Brief review
이 연구는 한 학회에 참가한 척추전문의들에게 본인의 환자에게 보조기를 사용하는 것과 관련하여 설문을 진행한 질의연구 입니다.
설문의 초점은 외과의들이 환자 수술 후에 사용하는 보조기의 종류, 치료기간,
사용이유 등에 관한 것 입니다.
응답자들이 수술을 마친 본인의 환자들에게 보조기를 사용 할 때에, 고정을 위한 가장 적절한 종류,
기간, 적응증에 따른 합의가 부족하다는 결론입니다.
*Title:
Postoperative bracing after spine surgery for degenerative conditions
: a
questionnaire study
퇴행성질환을 위한
척추수술 후의 보조기 착용:
질의 연구
*Author: Jesse E. Bible, Debdut Biswas, Peter G. Whang,
Andrew K. Simpson, Glenn R. Rechtine, Jonathan N. Grauer
Background context:
-A variety of orthoses are routinely applied after spinal
procedures.
-But the proper indications for postoperative bracing are
not well established.
Purpose
To assess the postoperative bracing patterns of spine
surgeons.
Study design/setting
Questionnaire study
Patient sample
Spine surgeons attending the “Disorders of the Spine”
conference (January 2008, Whistler, Canada).
Outcome measures
Frequencies of bracing after specific surgical
procedures.
Methods
▶Subject:
spine surgeons attending the “Disorders of the Spine” conference.

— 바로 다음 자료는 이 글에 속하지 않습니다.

$ cat src/hdl/brs_pkg.sv
// Shared types and constants of the block request segmenter.
`timescale 1ns / 1ps

package brs_pkg;

   // Payload widths, fixed by the transaction formats
   localparam int OpW       = 1;
   localparam int BlockW    = 32;
   localparam int OffsetW   = 30;
   localparam int LenW      = 20;
   localparam int AddrOutW  = 62;
   localparam int IoW       = LenW + 1;

   // Configuration register port
   localparam int CsrIndexW = 2;
   localparam int CsrDataW  = 5;
   localparam int SectorW   = 4;
   localparam int FragW     = 5;
   localparam int BlkLogW   = 5;

   localparam logic [CsrIndexW-1:0] RegSectorLog2 = 2'd0;
   localparam logic [CsrIndexW-1:0] RegFragLog2   = 2'd1;
   localparam logic [CsrIndexW-1:0] RegBlockLog2  = 2'd2;

   // Reset values and legal ranges of the size registers
   localparam logic [SectorW-1:0] SectorReset = 4'd9;
   localparam logic [SectorW-1:0] SectorMin   = 4'd9;
   localparam logic [SectorW-1:0] SectorMax   = 4'd14;
   localparam logic [FragW-1:0]   FragReset   = 5'd14;
   localparam logic [FragW-1:0]   FragMin     = 5'd14;
   localparam logic [FragW-1:0]   FragMax     = 5'd22;
   localparam logic [BlkLogW-1:0] BlockReset  = 5'd22;
   localparam logic [BlkLogW-1:0] BlockMin    = 5'd19;
   localparam logic [BlkLogW-1:0] BlockMax    = 5'd30;

   // Sector and fragment sizes at their largest
   localparam int SectorSizeW = 15;
   localparam int SectorMaskW = 14;
   localparam int FragSizeW   = 23;

   // Segments per request at most
   localparam int SegLimit = 36;
   localparam int CountW   = $clog2(SegLimit);
   localparam logic [CountW-1:0] CountLast = CountW'(SegLimit - 1);

   typedef struct packed {
      logic [OpW-1:0]     operation;
      logic [BlockW-1:0]  block_number;
      logic [OffsetW-1:0] offset;
      logic [LenW-1:0]    length;
   } brs_req_type;

   typedef struct packed {
      logic [AddrOutW-1:0] aligned_address;
      logic [LenW-1:0]     io_length;
      logic [AddrOutW-1:0] data_address;
      logic [LenW-1:0]     data_length;
      logic                needs_merge;
      logic                last_segment;
   } brs_rsp_type;

   typedef enum logic [1:0] {
      BRS_IDLE,
      BRS_LOAD,
      BRS_RUN
   } brs_state_type;

   typedef struct packed {
      logic capture;   // latch the request transaction
      logic start;     // form start address and saturated length
      logic step;      // emit one segment into the output register
   } brs_cmd_type;

   typedef struct packed {
      logic len_zero;  // captured request has no data
      logic out_free;  // output register can take a segment this cycle
      logic seg_last;  // segment being formed ends the request
   } brs_status_type;

endpackage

▶Questionnaire contents: typically immobilize patients after
specific spinal procedures, the type of orthosis used, the duration of
treatment, the rationale for bracing.
Results
-Ninety-eight of 118 surgeons completed the survey
(response rate: 83%).
1. The frequency of bracing in academic and private/ in orthopedic
and neurosurgical practices
--> similar
2.The difference in the bracing tendencies of fellowship
and non-fellowship trained surgeons: -----> statistically significant
(61% vs. 46%, p<.0001).
3. The duration (clinical experience): no influence the
propensity of surgeons to use orthoses.
4. Employed more regularly: after cervical surgery > lumbar
surgery (63% vs. 49%, p<.0001).
6. In the anterior cervical spine, orthoses were used
more often as the complex procedure.
(increased single --▶
multilevel constructs (55% vs. 76%, p<.0001) )
7. The frequencies of bracing in noninstrumented and
instrumented lumbar fusions
-->not significantly different.
Conclusions
-Most of the respondents brace their patients
postoperatively, there is an obvious lack of consensus regarding the most
appropriate type, duration, and indications for immobilization.
-Clinical studies may play a helpful role in evaluating
the efficacy of postoperative bracing protocols.